Maluf chamou a atenção para o fato de que Mato Grosso apresenta uma das maiores taxas de hanseníase do país, chegando a números até 600% acima da média nacional. Segundo o conselheiro, isso demonstra a urgência de tratar o tema com prioridade e planejamento.

“Não podemos aceitar que uma doença antiga e curável ainda avance por falta de estrutura e gestão. Precisamos de um orçamento claro, exclusivo e permanente para o combate à hanseníase”, afirmou Maluf.
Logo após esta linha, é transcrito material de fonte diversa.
What follows belongs to an exercise in optimizing a design on an open flow for small area; a production flow would make more cautious choices.
The RTL was checked by simulation tests, not by an equivalence proof against the original design.
No activity file was given, so power comes from the tool's default toggle rates.

== P ==
// aipWrapper
module aipWrapper (
  input  logic                       clk,
  input  logic                       rst,
  input  logic                       en_i,
  input  aipPkg::configCode_e        config_i,
  input  aipPkg::data_t              data_i,
  input  logic                       write_i,
  input  logic                       read_i,
  input  logic                       start_i,
  input  logic [4:0]                 memInRdAddr_i,
  input  logic                       memOutWrEn_i,
  input  logic [5:0]                 memOutWrAddr_i,
  input  aipPkg::data_t              memOutWrData_i,
  input  logic                       coreBusy_i,
  input  logic                       coreDone_i,
  output aipPkg::data_t              dataOut_o,
  output logic                       intAIP_o,
  output aipPkg::data_t              memInRdData_o,
  output logic [2*aipPkg::DataWidth-1:0] confData_o,
  output logic                       coreStart_o
);
Settings: LEC_CHECK=0, CAP_MARGIN=15, CORE_MARGIN=2, CORE_UTILIZATION=70, SLEW_MARGIN=15, SYNTH_HIERARCHICAL=1, SYNTH_MINIMUM_KEEP_SIZE=0; clock period 10.0 ns.
standard.sh (not shown) runs the stock make flow with config.mk's settings and CLKGATE_MAP_FILE= SYNTH_SCRIPT=/design/flow/synth_recipe.tcl, a recipe that flattens the netlist after the stock synthesis.
==> flow/flow/run.sh <==
#!/bin/bash
export BUFFER_PORTS_ARGS="-buffer_cell sky130_fd_sc_hd__buf_1"
export CTS_ARGS="-sink_clustering_enable -repair_clock_nets -dont_use_dummy_load -buf_list {sky130_fd_sc_hd__clkbuf_8} -sink_clustering_buffer sky130_fd_sc_hd__clkbuf_8 -sink_clustering_size 20 -sink_clustering_max_diameter 55"
export PRE_RESIZE_TCL="$PWD/flow/rm_place_buffers.tcl"
bash standard.sh "DONT_USE_CELLS=sky130_fd_sc_hd__probe_p_8 sky130_fd_sc_hd__probec_p_8 sky130_fd_sc_hd__lpflow_bleeder_1 sky130_fd_sc_hd__lpflow_clkbufkapwr_1 sky130_fd_sc_hd__lpflow_clkbufkapwr_16 sky130_fd_sc_hd__lpflow_clkbufkapwr_2 sky130_fd_sc_hd__lpflow_clkbufkapwr_4 sky130_fd_sc_hd__lpflow_clkbufkapwr_8 sky130_fd_sc_hd__lpflow_clkinvkapwr_1 sky130_fd_sc_hd__lpflow_clkinvkapwr_16 sky130_fd_sc_hd__lpflow_clkinvkapwr_2 sky130_fd_sc_hd__lpflow_clkinvkapwr_4 sky130_fd_sc_hd__lpflow_clkinvkapwr_8 sky130_fd_sc_hd__lpflow_decapkapwr_12 sky130_fd_sc_hd__lpflow_decapkapwr_3 sky130_fd_sc_hd__lpflow_decapkapwr_4 sky130_fd_sc_hd__lpflow_decapkapwr_6 sky130_fd_sc_hd__lpflow_decapkapwr_8 sky130_fd_sc_hd__lpflow_inputiso0n_1 sky130_fd_sc_hd__lpflow_inputiso0p_1 sky130_fd_sc_hd__lpflow_inputiso1n_1 sky130_fd_sc_hd__lpflow_inputiso1p_1 sky130_fd_sc_hd__lpflow_inputisolatch_1 sky130_fd_sc_hd__lpflow_isobufsrc_1 sky130_fd_sc_hd__lpflow_isobufsrc_16 sky130_fd_sc_hd__lpflow_isobufsrc_2 sky130_fd_sc_hd__lpflow_isobufsrc_4 sky130_fd_sc_hd__lpflow_isobufsrc_8 sky130_fd_sc_hd__lpflow_isobufsrckapwr_16 sky130_fd_sc_hd__lpflow_lsbuf_lh_hl_isowell_tap_1 sky130_fd_sc_hd__lpflow_lsbuf_lh_hl_isowell_tap_2 sky130_fd_sc_hd__lpflow_lsbuf_lh_hl_isowell_tap_4 sky130_fd_sc_hd__lpflow_lsbuf_lh_isowell_4 sky130_fd_sc_hd__lpflow_lsbuf_lh_isowell_tap_1 sky130_fd_sc_hd__lpflow_lsbuf_lh_isowell_tap_2 sky130_fd_sc_hd__lpflow_lsbuf_lh_isowell_tap_4 sky130_fd_sc_hd__buf_6 sky130_fd_sc_hd__buf_8 sky130_fd_sc_hd__buf_12 sky130_fd_sc_hd__buf_16 sky130_fd_sc_hd__bufbuf_8 sky130_fd_sc_hd__bufbuf_16" finish > standard.log 2>&1
==> flow/flow/rm_place_buffers.tcl <==
# Drop the buffers that timing-driven global placement inserted (named
# place*) while the placement was still spread out; repair_design
# re-buffers on the final placement. Port buffers (input*/output*) stay.
set place_bufs {}
foreach c [get_cells -quiet place*] {
  lappend place_bufs [get_full_name $c]
}
puts "Removing [llength $place_bufs] global-placement buffers"
if { [llength $place_bufs] > 0 } {
  remove_buffers {*}$place_bufs
}
P completed; timing, DRC and antenna clean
Proposta com foco em eficiência e transparência

O conselheiro sugeriu que o governo estadual e os municípios criem rubricas orçamentárias exclusivas para as ações de combate à doença, evitando que os recursos fiquem misturados com outras áreas da saúde. Essa medida, segundo ele, permitirá mais controle, eficiência e transparência na aplicação do dinheiro público.

Maluf também destacou a importância de modernizar os sistemas de informação da saúde, com a adoção de formulários eletrônicos que unifiquem os dados dos pacientes. Isso facilitaria o diagnóstico precoce, o acompanhamento do tratamento e o monitoramento dos resultados.

Além disso, o conselheiro defendeu que os critérios atuais de repasse de recursos aos municípios, que hoje levam em conta o “índice de cura”, sejam revistos. Para ele, esse modelo penaliza os municípios com mais casos, que precisam justamente de mais investimentos para reduzir a incidência da doença.

Compromisso com a saúde pública e o social

Guilherme Maluf ressaltou que a hanseníase não é apenas um problema de saúde, mas também uma questão social, que afeta a dignidade e a inclusão das pessoas diagnosticadas. Ele defende que o tema seja tratado como prioridade de Estado, com a união entre o TCE-MT, a Assembleia Legislativa e as secretarias de saúde.

“O combate à hanseníase precisa sair do discurso e entrar no orçamento. É com recursos bem aplicados que vamos garantir diagnóstico, tratamento e qualidade de vida para quem mais precisa”, completou o conselheiro.

O TCE-MT também pretende propor, junto à Assembleia Legislativa, a inclusão dessa pauta no orçamento estadual de 2026. Além disso, o tribunal lançou recentemente o livro “Hanseníase no Brasil: Mato Grosso em Foco”, que reúne estudos e propostas para enfrentar o problema de forma mais eficaz em todo o estado.